> _Try it_: Scan the entries below and say how many lines contain "length". Write only the number.

Collected data entries:

------

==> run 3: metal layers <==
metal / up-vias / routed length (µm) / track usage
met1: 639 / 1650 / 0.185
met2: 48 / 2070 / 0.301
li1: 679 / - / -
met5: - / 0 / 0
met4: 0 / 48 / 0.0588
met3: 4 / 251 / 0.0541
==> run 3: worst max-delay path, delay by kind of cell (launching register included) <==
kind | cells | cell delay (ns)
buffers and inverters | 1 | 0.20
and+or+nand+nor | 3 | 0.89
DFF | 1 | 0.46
`config.mk`:
```
export PLATFORM = sky130hd
export DESIGN_NAME = sp_ram
export DESIGN_NICKNAME = d
export VERILOG_FILES = /design/src/sp_ram.sv
export SDC_FILE = /design/constraint.sdc
export NUM_CORES = 2
export LEC_CHECK = 0
export BUFFER_PORTS_ARGS = -buffer_cell sky130_fd_sc_hd__buf_2
export CORE_ASPECT_RATIO = 0.5
export CORE_UTILIZATION = 45
export DETAILED_ROUTE_END_ITERATION = 12
export GPL_TIMING_DRIVEN = 0
export HOLD_SLACK_MARGIN = 0.06
export PLACE_DENSITY = 0.7
export RECOVER_POWER = 100
export SLEW_MARGIN = 20
export SYNTH_ARGS = -nofsm -noshare
export SYNTH_HDL_FRONTEND = slang
export SYNTH_SLANG_ARGS = --single-unit
```
`constraint.sdc`:
```
create_clock -name clk_cpu -period 3.6 [get_ports clk_cpu]
set_input_delay 0.72 -clock clk_cpu [delete_from_list [all_inputs] [get_ports clk_cpu]]
set_output_delay 0.72 -clock clk_cpu [all_outputs]
set_load 0.005 [all_outputs]
```
`src/sp_ram.sv`:
```
// ------------------------------
// single port ram, registered read
// one word of latency, no reset
// ------------------------------
`default_nettype none

module sp_ram #(
	parameter int AW = 8,
	parameter int DW = 8
) (
	input  logic          clk_cpu,
	input  logic [AW-1:0] addr,
	input  logic          we,
	input  logic [DW-1:0] wdata,
	output logic [DW-1:0] rdata
);

	logic [DW-1:0] mem [2**AW];

	always_ff @(posedge clk_cpu) begin
		if (we) mem[addr] <= wdata;
		rdata <= mem[addr];	// read before write on same address
	end

endmodule

`default_nettype wire

```
==> After elaboration in Yosys (flattened, before gate mapping) <==
Memory sizes are Yosys's and may differ from the RTL's. A register that Yosys moved wholly into a read port is not among the register bits.
Cells that the tools add are included.
{ "totals": {"output_inout_bits": 8, "n_memories": 1, "mem_bits_rw": 2048, "word_cells": 3, "register_bits": 0, "input_bits": 18} }
{ "mem_list": {"columns": ["name", "depth", "width", "rd", "rd_clocked_by_memory_dff", "write_ports", "line", "rtl"], "rows": [
  ["mem", 256, 8, 1, 1, 1, "18", "logic [DW-1:0] mem [2**AW];"]
]} }
{ "op_classes": {"mux": 2} }
{ "ops": {"columns": ["op", "count"], "rows": [
  ["2-to-1 mux 1 bit", 2]
]} }

==> Longest topological paths before layout <==
{ "depth": {"word_depth": 2, "depth_mapped": 10} }

==> Worst setup path before layout <==
No wires, ideal clock.
{ "synth_path": {"kind": "input port to flip-flop", "startpoint": "in addr[1]", "endpoint": "mem mem[111][0], enable pin", "arrival_ns": 2.569, "t_required_ns": 3.230, "cell_stages": 9, "setup_time_ns": 0.370, "setup_slack_ns": 0.661, "path_cell_list": "buf_2 > clkbuf_1 > clkbuf_1 > nand2_1 > buf_2 > nor2_1 > nand2_1 > clkbuf_1 > nor2_1"} }
{ "synth_lines": {"columns": ["element", "line", "rtl"], "rows": [
  ["start, declared", "12", "input logic [AW-1:0] addr,"],
  ["end, declared", "18", null]
]} }
Straight into the memory's write port.

==> Worst setup path in the final report <==
{ "layout_path": {"startpoint": "in addr[3]", "endpoint": "mem mem[233][4], enable pin"} }
Straight into the memory's write port.

==> results.py <==
metrics = {
    "global_route": {
        "grt_max_degree": 127,
        "antenna_found_initial": 11,
        "grt_pass1_vias": 38802,
        "track_usage_pct": 23.11,
        "overflow": 0,
        "grt_pass1_wl_um": 286600,
    },
    "timing": {
        "tightestPinTransition_ns": 2.836,
        "final_max_slew_viol_count": 881,
        "worst_slack_ns": -0.1099,
        "clock.fmax_mhz": 269.6,
        "final.setup_skew_ns": 0.02752,
        "finalHoldViolCount": 0,
        "post-route-min-period_ns": 3.710,
        "relSlewSlack_pct": -89.09,
        "period_share_pct": 103.1,
        "setup_violations": 152,
    },
    "setup_path": {
        "cp_slowest_cell": "nor2_1",
        "reg2reg_slack_ns": 0.80,
        "path_cells": "clkbuf_1 -> nor2b_1 -> clkbuf_1 -> clkbuf_4 -> buf_2 -> nand2_1 -> clkbuf_2 -> buf_12 -> nor2_1",
        "rr_startpoint": "mem[159][3]$_DFFE_PP_",
        "critPathMaxFanout": 10,
        "reg2reg_depth": 5,
        "max_stage_delay_ns": 0.67,
        "worstPathArrival_ns": 4.16,
        "cpMostUsedCell": "clkbuf_1",
        "critical_path_class": "in -> reg",
        "worstSetupStartpointType": "primary input",
        "r2r-end": "rdata[3]$_DFF_P_",
        "cp-end-kind": "register",
        "critPathRequiredTime_ns": 4.05,
    },
    "flow_run": {
        "max_cap_violations": 11,
    },
    "outcome": {
        "status": "finished, violations left",
        "violations": "capacitance limit, slew limit, setup timing",
    },
    "yosys": {
        "yosysSeqAreaShare_pct": 78.55,
        "synthesis.area_mm2": 0.07849,
        "avgSynthCellArea_um2": 22.13,
        "synth_seq_cells": 2056,
        "ys_warn_count": 0,
        "synthesis.nets": 3565,
        "synth_cell_types": 22,
        "synth_cells": 3547,
    },
    "place": {
        "gp_congestion": 1.002,
        "pre_cts_ws_ns": -1.623,
        "detailed_place_hpwl_um": 134100,
        "io_buffers": 21,
        "dp.cells": 5893,
    },
    "final_layout": {
        "fin_cells": 6224,
        "mostFrequentLayoutCells": "edfxtp_1 (2048), mux4_2 (512), a22oi_1 (256)",
        "multi_input_area_mm2": 0.01624,
        "regArea_mm2": 0.06166,
        "area_growth_pct": 12.40,
        "nNetsFinal": 3802,
        "n_fill_cell": 13020,
        "final_common_cell": "edfxtp_1",
        "drive_above_1_share_pct": 26.42,
    },
    "power": {
        "p_clk_share_pct": 39.3,
        "power_frac_seq_pct": 55.7,
        "vdd.ir_drop.worst_uv": 522.2,
        "power.internal_uw": 37270,
        "comb_power_share_pct": 5.1,
        "power.switching_uw": 10190,
        "switching_share_pct": 21.48,
        "power.density_mw_per_mm2": 538.0,
        "p_leak_uw": 0.02637,
    },
    "detailed_routing": {
        "wl_per_cell_um": 32.67,
        "route.antenna.remaining_nets": 0,
        "drt_wl_total_um": 203400,
        "drtIter0Drc": 5840,
        "vias": 39226,
        "drc_errors": 0,
        "drtPass1Iterations": 6,
        "viasPerCell": 6.302,
    },
    "floorplanning": {
        "die_x_um": 592.6,
        "die_y_um": 297.3,
        "floorplan.rows": 107,
        "die-area_mm2": 0.1762,
        "ios": 26,
        "core-area_mm2": 0.1718,
        "start_util_pct": 45.70,
    },
    "clocking": {
        "cts_hold_buf": 0,
        "worstSkewPairLatency_ns": 0.82,
        "clk_pin_slew_ns": 0.07,
        "postCtsSetupRepairBufs": 0,
        "cts_resized": 99,
        "cts_tree": "done",
        "htreeDepth": 4,
        "cts_sinks": 2056,
        "cts-root-buf": "clkbuf_16",
        "numCtsBuffers": 179,
        "cts_buffer_depth": 3,
    },
    "hold_path": {
        "hp-class": "in -> reg",
        "min_from": "wdata[3]",
        "holdPathEnd": "mem[136][3]$_DFFE_PP_",
        "hold_path_depth": 1,
    },
}
synthesized netlist by cell type:
| cell | count | area share, % |
|---|---|---|
| edfxtp_1 | 2048 | 78 |
| mux4_2 | 512 | 15 |
| a22oi_1 | 256 | 2.4 |
| nor2_1 | 232 | 1.1 |
| clkbuf_1 | 145 | 0.69 |
| a21oi_1 | 128 | 0.82 |
| buf_2 | 36 | 0.23 |
| o41ai_1 | 32 | 0.36 |
| nor3_1 | 30 | 0.19 |
| nand2_1 | 28 | 0.13 |
| buf_1 | 19 | 0.091 |
| buf_4 | 16 | 0.15 |
| buf_6 | 16 | 0.23 |
| nand3_1 | 13 | 0.083 |
| dfxtp_1 | 8 | 0.20 |
| nand4_1 | 8 | 0.064 |
| nor2b_1 | 7 | 0.056 |
| nand2b_1 | 6 | 0.048 |
| and2_1 | 3 | 0.024 |
| or2_2 | 2 | 0.016 |
| inv_1 | 1 | 0.0048 |
| or3_1 | 1 | 0.0080 |
critical path: cells and delay by family:
kind                   cells  cell delay [ns]
AND/OR/NAND/NOR            3             1.17
buffers and inverters      6             2.22
metal layers:
| layer | GRT usage [%] | routed length, um | part of all wire (%) |
|---|---|---|---|
| met3 | 7.910 | 25700 | 13 |
| met1 | 31.56 | 77070 | 38 |
| met4 | 9.018 | 7683 | 3.8 |
| met5 | 0 | 51 | 0.025 |
| met2 | 34.35 | 92850 | 46 |
flip-flops by register name, summed over array words and instances, names as in the netlist:
signal  cells
mem      2048
rdata       8
logic make-up after synthesis:
group                  Yosys count  synth area share (%)
multiplexers                   512                 14.69
AND/OR/NAND/NOR                330                 1.733
AO/OA/AOI/OAI                  416                 3.622
buffers and inverters          233                 1.401
flip-flops                    2056                 78.55
worst max-delay path by stage:
stage | start | to | slack [ns]
global route | addr[3] | mem[220][1]$_DFFE_PP_ | -0.008
finish | addr[3] | mem[233][4]$_DFFE_PP_ | -0.11
detailed placement | addr[1] | rdata[2]$_DFF_P_ | -1.62
CTS | addr[1] | mem[110][1]$_DFFE_PP_ | -0.04
global placement | addr[3] | mem[208][4]$_DFFE_PP_ | -2.47
floorplan | addr[1] | mem[111][0]$_DFFE_PP_ | 0.66
area by class of cell:
type,instances,share of cell area [%]
repair buffers,57,0.8282
inverters,1,0.004255
clock buffers,218,5.291
flip-flops and latches,2056,69.89
clock inverters,104,0.9970
multi-input cells,1258,18.40
diodes,10,0.02836
well taps,2289,3.246
plain buffers,231,1.313
stage by stage:
step | util [%] | total power [uW] | hold slack [ns] | area (um^2) | TNS, ns
finish | 51.36 | 47470 | 0.5333 | 88220 | -5.084
global route | 51.36 | 48520 | 0.5458 | 88210 | -0.07244
CTS | 51.46 | 47510 | 0.1650 | 88390 | -0.6502
detailed placement | 48.07 | 29280 | 1.032 | 82560 | -2057.02
global placement | 47.43 | 29220 | 1.112 | 81460 | -5968.28
floorplan | - | 28080 | 0.8189 | 78490 | 0
power groups by stage:
| stage | combinational, uW | sequential (uW) | clock, uW |
|---|---|---|---|
| floorplan | 1170 | 26900 | 0 |
| global placement | 2230 | 27000 | 0 |
| detailed placement | 2380 | 26900 | 0 |
| CTS | 2400 | 26400 | 18700 |
| global route | 2480 | 26400 | 19600 |
| finish | 2400 | 26400 | 18600 |
(Power assumes the default switching activity.)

------

> _Task response_: 2